WHAT TO DO:
Every line in the data below from the one containing "inverter | 55 | 0.04091" down to the one containing "1.38 | 0.784 |", both included, must be retyped exactly; no other line is to appear.

☆ ☆ ☆

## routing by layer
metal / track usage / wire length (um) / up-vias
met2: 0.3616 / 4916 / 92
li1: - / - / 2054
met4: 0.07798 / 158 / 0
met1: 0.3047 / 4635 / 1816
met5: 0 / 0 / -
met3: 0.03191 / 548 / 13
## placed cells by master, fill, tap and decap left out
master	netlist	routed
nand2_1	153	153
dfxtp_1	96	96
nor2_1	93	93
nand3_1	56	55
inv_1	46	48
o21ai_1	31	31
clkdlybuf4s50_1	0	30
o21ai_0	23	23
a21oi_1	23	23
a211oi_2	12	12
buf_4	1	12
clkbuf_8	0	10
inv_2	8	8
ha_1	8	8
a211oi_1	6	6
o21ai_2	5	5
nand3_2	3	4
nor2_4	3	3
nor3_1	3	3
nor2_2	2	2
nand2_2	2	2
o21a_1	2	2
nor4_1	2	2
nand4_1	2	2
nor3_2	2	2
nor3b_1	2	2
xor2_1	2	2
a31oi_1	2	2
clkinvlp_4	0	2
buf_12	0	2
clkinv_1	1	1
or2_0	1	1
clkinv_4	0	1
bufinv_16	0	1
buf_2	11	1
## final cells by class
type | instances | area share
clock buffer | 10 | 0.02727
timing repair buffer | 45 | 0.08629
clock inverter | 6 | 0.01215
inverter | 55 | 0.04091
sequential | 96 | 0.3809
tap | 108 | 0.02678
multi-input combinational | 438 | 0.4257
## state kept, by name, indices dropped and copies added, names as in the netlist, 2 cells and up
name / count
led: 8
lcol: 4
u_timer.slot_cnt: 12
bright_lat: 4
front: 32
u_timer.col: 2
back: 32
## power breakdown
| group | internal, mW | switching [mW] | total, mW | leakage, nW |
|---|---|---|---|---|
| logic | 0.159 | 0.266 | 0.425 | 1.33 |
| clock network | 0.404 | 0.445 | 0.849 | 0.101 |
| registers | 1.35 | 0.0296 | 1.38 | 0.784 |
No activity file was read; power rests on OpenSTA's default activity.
### src/rtl/synverll_sdiv_arb4.sv
// Four-requester front end for one shared pipelined signed divider: grants, tags, routes results back.
// Build option: define SYNVERLL_SDIV_ARB_FIXPRI_EN for fixed priority (requester 0 highest) instead of round-robin.
module synverll_sdiv_arb4 #(
    parameter int LATENCY = 34,
    parameter int WIDTH   = 32
) (
    input  logic                    system_clock,
    input  logic                    system_reset,

    input  logic                    req_0,
    input  logic                    req_1,
    input  logic                    req_2,
    input  logic                    req_3,
    output logic                    ready_0,
    output logic                    ready_1,
    output logic                    ready_2,
    output logic                    ready_3,

    input  logic signed [WIDTH-1:0] args0_0,
    input  logic signed [WIDTH-1:0] args1_0,
    input  logic signed [WIDTH-1:0] args0_1,
    input  logic signed [WIDTH-1:0] args1_1,
    input  logic signed [WIDTH-1:0] args0_2,
    input  logic signed [WIDTH-1:0] args1_2,
    input  logic signed [WIDTH-1:0] args0_3,
    input  logic signed [WIDTH-1:0] args1_3,

    output logic                    done_0,
    output logic                    done_1,
    output logic                    done_2,
    output logic                    done_3,
    output logic signed [WIDTH-1:0] q_0,
    output logic signed [WIDTH-1:0] r_0,
    output logic signed [WIDTH-1:0] q_1,
    output logic signed [WIDTH-1:0] r_1,
    output logic signed [WIDTH-1:0] q_2,
    output logic signed [WIDTH-1:0] r_2,
    output logic signed [WIDTH-1:0] q_3,
    output logic signed [WIDTH-1:0] r_3,

    output logic                    div_req,
    output logic signed [WIDTH-1:0] div_args_0,
    output logic signed [WIDTH-1:0] div_args_1,
    input  logic                    div_done,
    input  logic signed [WIDTH-1:0] div_q,
    input  logic signed [WIDTH-1:0] div_r,

    output logic                    err
);

    logic [3:0]              w_req;
    logic [3:0]              w_gnt;
    logic                    w_any;
    logic [1:0]              w_gid;
    logic signed [WIDTH-1:0] w_a0 [4];
    logic signed [WIDTH-1:0] w_a1 [4];

    logic                    r_tag_vld [LATENCY];
    logic [1:0]              r_tag_id  [LATENCY];
    logic                    w_tag_vld;
    logic [1:0]              w_tag_id;
    logic                    w_cap;

    logic [3:0]              r_done_p1;
    logic signed [WIDTH-1:0] r_q_p1 [4];
    logic signed [WIDTH-1:0] r_r_p1 [4];
    logic                    r_err;

`ifndef SYNVERLL_SDIV_ARB_FIXPRI_EN
    logic [1:0]              r_ptr;
    logic [1:0]              w_idx;
`endif

    assign w_req   = {req_3, req_2, req_1, req_0};
    assign w_a0[0] = args0_0;
    assign w_a0[1] = args0_1;
    assign w_a0[2] = args0_2;
    assign w_a0[3] = args0_3;
    assign w_a1[0] = args1_0;
    assign w_a1[1] = args1_1;
    assign w_a1[2] = args1_2;
    assign w_a1[3] = args1_3;

    // Scan from lowest to highest priority so the last match seen is the winner.
    always_comb begin
        w_any = 1'b0;
        w_gid = 2'd0;
`ifdef SYNVERLL_SDIV_ARB_FIXPRI_EN
        for (int k = 3; k >= 0; k--) begin
            if (w_req[k]) begin
                w_any = 1'b1;
                w_gid = 2'(k);
            end
        end
`else
        w_idx = r_ptr;
        for (int k = 4; k >= 1; k--) begin
            w_idx = r_ptr + 2'(k);
            if (w_req[w_idx]) begin
                w_any = 1'b1;
                w_gid = w_idx;
            end
        end
`endif
    end

    assign w_gnt      = w_any ? (4'b0001 << w_gid) : 4'b0000;
    assign ready_0    = w_gnt[0];
    assign ready_1    = w_gnt[1];
    assign ready_2    = w_gnt[2];
    assign ready_3    = w_gnt[3];

    assign div_req    = w_any;
    assign div_args_0 = w_any ? w_a0[w_gid] : '0;
    assign div_args_1 = w_any ? w_a1[w_gid] : '0;

`ifndef SYNVERLL_SDIV_ARB_FIXPRI_EN
    always_ff @(posedge system_clock or negedge system_reset) begin
        if (!system_reset) begin
            r_ptr <= 2'd3;
        end else if (w_any) begin
            r_ptr <= w_gid;
        end
    end
`endif

    // Issue stage: tag travels alongside the divider pipeline, one slot per cycle.
    always_ff @(posedge system_clock or negedge system_reset) begin
        if (!system_reset) begin
            for (int k = 0; k < LATENCY; k++) begin
                r_tag_vld[k] <= 1'b0;
                r_tag_id[k]  <= 2'd0;
            end
        end else begin
            r_tag_vld[0] <= w_any;
            r_tag_id[0]  <= w_gid;
            for (int k = 1; k < LATENCY; k++) begin
                r_tag_vld[k] <= r_tag_vld[k-1];
                r_tag_id[k]  <= r_tag_id[k-1];
            end
        end
    end

    assign w_tag_vld = r_tag_vld[LATENCY-1];
    assign w_tag_id  = r_tag_id[LATENCY-1];
    assign w_cap     = w_tag_vld & div_done;

    // Return stage: capture divider result into the owning requester's slot.
    always_ff @(posedge system_clock or negedge system_reset) begin
        if (!system_reset) begin
            r_done_p1 <= 4'b0000;
            r_err     <= 1'b0;
            for (int k = 0; k < 4; k++) begin
                r_q_p1[k] <= '0;
                r_r_p1[k] <= '0;
            end
        end else begin
            r_done_p1 <= 4'b0000;
            if (w_cap) begin
                r_done_p1[w_tag_id] <= 1'b1;
                r_q_p1[w_tag_id]    <= div_q;
                r_r_p1[w_tag_id]    <= div_r;
            end
            if (w_tag_vld != div_done) begin
                r_err <= 1'b1;
            end
        end
    end

    assign done_0 = r_done_p1[0];
    assign done_1 = r_done_p1[1];
    assign done_2 = r_done_p1[2];
    assign done_3 = r_done_p1[3];
    assign q_0    = r_q_p1[0];
    assign r_0    = r_r_p1[0];
    assign q_1    = r_q_p1[1];
    assign r_1    = r_r_p1[1];
    assign q_2    = r_q_p1[2];
    assign r_2    = r_r_p1[2];
    assign q_3    = r_q_p1[3];
    assign r_3    = r_r_p1[3];
    assign err    = r_err;

endmodule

☆ ☆ ☆

OUTPUT:
inverter | 55 | 0.04091
sequential | 96 | 0.3809
tap | 108 | 0.02678
multi-input combinational | 438 | 0.4257
## state kept, by name, indices dropped and copies added, names as in the netlist, 2 cells and up
name / count
led: 8
lcol: 4
u_timer.slot_cnt: 12
bright_lat: 4
front: 32
u_timer.col: 2
back: 32
## power breakdown
| group | internal, mW | switching [mW] | total, mW | leakage, nW |
|---|---|---|---|---|
| logic | 0.159 | 0.266 | 0.425 | 1.33 |
| clock network | 0.404 | 0.445 | 0.849 | 0.101 |
| registers | 1.35 | 0.0296 | 1.38 | 0.784 |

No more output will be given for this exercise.